◆ **Exercise goal**
Every line in the records below between the one holding "Starting RTL as in the previous note." and the one holding "- TNS_END_PERCENT: 0 -> not set", inclusive, is to be set down exactly; all other lines are to be left out.

◆ **Material shown**
::::::::::

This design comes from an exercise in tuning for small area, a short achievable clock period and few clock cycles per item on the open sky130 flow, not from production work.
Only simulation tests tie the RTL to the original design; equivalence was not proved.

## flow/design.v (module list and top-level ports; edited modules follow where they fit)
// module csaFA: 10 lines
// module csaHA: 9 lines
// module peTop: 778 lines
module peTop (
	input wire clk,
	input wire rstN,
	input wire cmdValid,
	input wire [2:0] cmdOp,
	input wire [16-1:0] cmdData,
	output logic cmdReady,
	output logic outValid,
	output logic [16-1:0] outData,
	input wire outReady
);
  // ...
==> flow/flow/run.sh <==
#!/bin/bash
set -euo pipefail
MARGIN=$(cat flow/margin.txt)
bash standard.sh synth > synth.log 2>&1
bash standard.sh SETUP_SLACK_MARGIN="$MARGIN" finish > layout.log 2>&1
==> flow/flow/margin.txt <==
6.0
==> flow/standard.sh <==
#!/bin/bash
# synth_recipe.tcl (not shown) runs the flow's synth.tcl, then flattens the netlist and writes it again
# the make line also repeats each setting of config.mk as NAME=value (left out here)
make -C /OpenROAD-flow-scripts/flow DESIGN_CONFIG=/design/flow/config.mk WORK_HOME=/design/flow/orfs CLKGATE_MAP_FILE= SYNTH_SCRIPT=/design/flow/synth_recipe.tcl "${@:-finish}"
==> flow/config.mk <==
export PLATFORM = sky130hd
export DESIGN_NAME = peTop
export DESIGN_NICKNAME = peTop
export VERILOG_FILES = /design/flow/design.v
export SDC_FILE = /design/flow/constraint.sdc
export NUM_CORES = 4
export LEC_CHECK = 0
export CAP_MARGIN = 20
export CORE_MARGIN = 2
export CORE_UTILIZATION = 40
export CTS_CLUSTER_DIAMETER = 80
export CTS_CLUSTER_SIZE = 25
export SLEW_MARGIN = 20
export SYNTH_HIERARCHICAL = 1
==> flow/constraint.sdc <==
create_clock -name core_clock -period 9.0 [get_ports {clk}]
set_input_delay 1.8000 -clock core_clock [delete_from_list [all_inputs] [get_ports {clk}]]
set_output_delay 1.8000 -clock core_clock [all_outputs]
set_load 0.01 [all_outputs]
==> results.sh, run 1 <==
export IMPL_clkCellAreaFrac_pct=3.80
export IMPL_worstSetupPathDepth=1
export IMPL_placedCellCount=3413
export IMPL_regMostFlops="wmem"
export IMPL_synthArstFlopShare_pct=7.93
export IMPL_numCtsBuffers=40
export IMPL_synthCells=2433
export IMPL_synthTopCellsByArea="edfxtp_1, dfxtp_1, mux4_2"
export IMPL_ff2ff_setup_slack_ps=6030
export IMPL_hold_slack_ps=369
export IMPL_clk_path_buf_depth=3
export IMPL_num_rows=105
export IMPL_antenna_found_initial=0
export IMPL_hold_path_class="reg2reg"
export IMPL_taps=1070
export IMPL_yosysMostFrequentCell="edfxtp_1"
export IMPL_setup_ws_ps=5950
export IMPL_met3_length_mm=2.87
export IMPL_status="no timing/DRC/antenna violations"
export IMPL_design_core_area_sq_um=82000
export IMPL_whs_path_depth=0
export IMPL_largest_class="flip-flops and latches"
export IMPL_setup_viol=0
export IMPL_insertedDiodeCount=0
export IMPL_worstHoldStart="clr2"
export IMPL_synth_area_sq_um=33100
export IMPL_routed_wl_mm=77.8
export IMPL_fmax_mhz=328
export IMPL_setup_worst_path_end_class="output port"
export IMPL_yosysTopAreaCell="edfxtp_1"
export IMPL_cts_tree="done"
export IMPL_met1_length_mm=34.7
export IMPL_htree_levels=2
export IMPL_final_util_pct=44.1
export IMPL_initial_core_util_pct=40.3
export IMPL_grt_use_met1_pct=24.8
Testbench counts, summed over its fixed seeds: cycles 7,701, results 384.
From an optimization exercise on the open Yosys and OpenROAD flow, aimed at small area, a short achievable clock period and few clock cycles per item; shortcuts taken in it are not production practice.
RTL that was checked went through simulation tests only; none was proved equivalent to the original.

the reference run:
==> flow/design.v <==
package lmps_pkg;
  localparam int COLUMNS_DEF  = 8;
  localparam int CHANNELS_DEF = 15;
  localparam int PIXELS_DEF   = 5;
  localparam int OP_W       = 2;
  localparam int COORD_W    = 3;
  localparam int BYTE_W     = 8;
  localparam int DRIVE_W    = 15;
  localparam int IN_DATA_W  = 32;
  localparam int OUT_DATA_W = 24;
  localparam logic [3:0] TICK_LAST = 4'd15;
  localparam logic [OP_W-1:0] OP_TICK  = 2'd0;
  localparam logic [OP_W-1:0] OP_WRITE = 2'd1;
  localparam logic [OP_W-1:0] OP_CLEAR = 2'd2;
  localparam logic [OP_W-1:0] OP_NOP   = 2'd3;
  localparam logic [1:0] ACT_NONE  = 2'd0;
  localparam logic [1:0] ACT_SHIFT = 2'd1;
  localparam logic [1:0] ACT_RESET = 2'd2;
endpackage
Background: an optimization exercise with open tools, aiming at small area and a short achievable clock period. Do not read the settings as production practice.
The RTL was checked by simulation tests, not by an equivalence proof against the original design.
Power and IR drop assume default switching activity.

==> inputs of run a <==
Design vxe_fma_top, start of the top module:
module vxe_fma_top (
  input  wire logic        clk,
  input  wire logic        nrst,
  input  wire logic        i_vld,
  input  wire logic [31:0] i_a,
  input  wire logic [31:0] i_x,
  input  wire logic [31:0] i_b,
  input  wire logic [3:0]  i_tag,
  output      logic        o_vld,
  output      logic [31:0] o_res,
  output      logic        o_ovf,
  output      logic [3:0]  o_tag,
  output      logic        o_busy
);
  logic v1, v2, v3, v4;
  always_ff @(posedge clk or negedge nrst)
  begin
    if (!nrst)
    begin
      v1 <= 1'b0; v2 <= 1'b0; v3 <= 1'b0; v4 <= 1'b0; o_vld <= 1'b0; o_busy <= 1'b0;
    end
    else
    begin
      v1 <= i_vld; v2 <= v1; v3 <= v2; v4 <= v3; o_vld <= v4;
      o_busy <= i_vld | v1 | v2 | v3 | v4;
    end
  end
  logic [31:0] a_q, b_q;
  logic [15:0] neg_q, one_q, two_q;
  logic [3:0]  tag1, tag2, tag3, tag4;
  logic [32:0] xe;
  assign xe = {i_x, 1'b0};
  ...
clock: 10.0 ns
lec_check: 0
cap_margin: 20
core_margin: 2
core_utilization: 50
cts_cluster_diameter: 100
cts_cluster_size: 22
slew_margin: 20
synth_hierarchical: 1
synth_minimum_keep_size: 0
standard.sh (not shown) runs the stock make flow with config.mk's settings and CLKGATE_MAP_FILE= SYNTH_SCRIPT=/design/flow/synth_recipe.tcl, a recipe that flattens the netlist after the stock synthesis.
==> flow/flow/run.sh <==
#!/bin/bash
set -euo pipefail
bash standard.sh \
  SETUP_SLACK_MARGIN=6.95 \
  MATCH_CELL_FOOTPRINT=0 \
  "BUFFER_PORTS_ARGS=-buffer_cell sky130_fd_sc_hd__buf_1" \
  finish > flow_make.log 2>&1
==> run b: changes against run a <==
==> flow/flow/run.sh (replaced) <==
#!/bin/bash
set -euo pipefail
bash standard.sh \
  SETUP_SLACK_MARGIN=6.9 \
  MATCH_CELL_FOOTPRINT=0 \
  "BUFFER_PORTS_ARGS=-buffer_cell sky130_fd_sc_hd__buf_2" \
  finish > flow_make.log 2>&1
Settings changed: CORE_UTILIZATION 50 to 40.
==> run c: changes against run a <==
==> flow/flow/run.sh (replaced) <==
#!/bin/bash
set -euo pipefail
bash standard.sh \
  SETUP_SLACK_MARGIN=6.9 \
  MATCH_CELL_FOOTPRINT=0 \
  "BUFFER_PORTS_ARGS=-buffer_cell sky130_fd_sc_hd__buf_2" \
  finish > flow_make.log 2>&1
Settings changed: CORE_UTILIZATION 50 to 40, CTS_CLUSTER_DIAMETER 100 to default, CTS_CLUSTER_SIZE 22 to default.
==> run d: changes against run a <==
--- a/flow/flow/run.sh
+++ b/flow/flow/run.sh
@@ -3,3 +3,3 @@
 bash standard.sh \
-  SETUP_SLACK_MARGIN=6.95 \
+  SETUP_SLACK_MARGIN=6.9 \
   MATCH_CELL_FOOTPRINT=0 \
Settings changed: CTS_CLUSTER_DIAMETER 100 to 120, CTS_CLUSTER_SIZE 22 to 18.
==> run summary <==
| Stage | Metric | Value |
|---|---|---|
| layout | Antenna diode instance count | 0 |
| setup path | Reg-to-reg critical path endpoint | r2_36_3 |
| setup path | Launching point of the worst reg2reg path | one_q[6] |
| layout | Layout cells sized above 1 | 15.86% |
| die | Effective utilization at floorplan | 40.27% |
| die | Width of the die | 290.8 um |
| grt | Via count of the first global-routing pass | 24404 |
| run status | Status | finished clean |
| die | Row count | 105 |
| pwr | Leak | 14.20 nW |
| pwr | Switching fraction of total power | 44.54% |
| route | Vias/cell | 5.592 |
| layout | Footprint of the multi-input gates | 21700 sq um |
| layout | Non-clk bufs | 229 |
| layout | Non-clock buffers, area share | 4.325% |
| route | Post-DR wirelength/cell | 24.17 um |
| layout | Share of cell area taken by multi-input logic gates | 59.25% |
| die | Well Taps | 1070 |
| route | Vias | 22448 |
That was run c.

::::::::::

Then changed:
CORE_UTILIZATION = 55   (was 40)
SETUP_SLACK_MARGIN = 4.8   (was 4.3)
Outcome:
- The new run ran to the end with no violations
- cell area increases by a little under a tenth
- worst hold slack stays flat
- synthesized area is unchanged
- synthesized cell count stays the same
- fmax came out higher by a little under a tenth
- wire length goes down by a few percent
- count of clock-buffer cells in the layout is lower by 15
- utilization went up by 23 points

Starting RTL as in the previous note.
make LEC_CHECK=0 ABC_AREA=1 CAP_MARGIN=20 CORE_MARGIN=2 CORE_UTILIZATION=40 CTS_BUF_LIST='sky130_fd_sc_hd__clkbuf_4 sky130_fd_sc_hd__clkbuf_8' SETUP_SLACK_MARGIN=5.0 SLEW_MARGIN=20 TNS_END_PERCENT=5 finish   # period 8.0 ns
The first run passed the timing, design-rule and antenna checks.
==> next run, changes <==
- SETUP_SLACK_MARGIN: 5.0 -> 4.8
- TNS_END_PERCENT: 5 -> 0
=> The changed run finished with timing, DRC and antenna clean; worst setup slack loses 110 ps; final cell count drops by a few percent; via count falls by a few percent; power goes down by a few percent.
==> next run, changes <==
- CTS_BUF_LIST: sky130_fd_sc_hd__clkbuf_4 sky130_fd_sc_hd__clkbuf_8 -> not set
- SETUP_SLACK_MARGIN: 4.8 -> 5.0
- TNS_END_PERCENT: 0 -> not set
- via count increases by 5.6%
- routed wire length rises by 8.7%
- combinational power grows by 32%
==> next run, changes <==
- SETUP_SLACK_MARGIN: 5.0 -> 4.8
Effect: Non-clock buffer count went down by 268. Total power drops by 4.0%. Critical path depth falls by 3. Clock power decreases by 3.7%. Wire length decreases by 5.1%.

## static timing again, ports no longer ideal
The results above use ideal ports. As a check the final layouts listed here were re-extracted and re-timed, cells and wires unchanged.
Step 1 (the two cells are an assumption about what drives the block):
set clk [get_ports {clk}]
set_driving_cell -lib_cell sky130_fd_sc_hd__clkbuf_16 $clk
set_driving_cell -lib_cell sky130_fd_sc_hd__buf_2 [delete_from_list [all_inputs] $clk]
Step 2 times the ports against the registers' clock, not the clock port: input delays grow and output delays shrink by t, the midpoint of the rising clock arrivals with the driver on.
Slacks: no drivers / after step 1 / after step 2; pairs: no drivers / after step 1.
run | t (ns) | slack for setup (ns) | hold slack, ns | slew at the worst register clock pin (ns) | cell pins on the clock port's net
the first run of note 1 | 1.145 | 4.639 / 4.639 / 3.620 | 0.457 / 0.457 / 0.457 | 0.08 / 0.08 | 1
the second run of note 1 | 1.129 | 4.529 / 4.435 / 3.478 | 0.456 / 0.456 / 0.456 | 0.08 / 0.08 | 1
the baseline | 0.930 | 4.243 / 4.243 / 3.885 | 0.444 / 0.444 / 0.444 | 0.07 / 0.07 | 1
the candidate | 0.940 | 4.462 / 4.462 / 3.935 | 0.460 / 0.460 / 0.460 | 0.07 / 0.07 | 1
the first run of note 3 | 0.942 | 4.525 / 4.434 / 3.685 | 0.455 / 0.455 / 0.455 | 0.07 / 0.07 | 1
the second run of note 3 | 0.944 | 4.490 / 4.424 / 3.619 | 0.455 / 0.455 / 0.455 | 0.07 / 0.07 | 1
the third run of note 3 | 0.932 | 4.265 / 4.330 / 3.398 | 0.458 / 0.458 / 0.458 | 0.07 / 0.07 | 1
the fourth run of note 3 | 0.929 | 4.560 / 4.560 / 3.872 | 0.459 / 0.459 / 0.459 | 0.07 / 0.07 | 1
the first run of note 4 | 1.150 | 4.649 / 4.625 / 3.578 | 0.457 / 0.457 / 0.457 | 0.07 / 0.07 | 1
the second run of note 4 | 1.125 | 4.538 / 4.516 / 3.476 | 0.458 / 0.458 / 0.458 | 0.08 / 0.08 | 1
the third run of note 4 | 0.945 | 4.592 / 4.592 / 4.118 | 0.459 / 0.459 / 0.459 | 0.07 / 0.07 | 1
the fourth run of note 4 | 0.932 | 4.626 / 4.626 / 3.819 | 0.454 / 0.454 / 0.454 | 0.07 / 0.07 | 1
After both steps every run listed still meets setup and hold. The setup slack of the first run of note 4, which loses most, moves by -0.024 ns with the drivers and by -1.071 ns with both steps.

::::::::::

◆ **Solution for this task**
Starting RTL as in the previous note.
make LEC_CHECK=0 ABC_AREA=1 CAP_MARGIN=20 CORE_MARGIN=2 CORE_UTILIZATION=40 CTS_BUF_LIST='sky130_fd_sc_hd__clkbuf_4 sky130_fd_sc_hd__clkbuf_8' SETUP_SLACK_MARGIN=5.0 SLEW_MARGIN=20 TNS_END_PERCENT=5 finish   # period 8.0 ns
The first run passed the timing, design-rule and antenna checks.
==> next run, changes <==
- SETUP_SLACK_MARGIN: 5.0 -> 4.8
- TNS_END_PERCENT: 5 -> 0
=> The changed run finished with timing, DRC and antenna clean; worst setup slack loses 110 ps; final cell count drops by a few percent; via count falls by a few percent; power goes down by a few percent.
==> next run, changes <==
- CTS_BUF_LIST: sky130_fd_sc_hd__clkbuf_4 sky130_fd_sc_hd__clkbuf_8 -> not set
- SETUP_SLACK_MARGIN: 4.8 -> 5.0
- TNS_END_PERCENT: 0 -> not set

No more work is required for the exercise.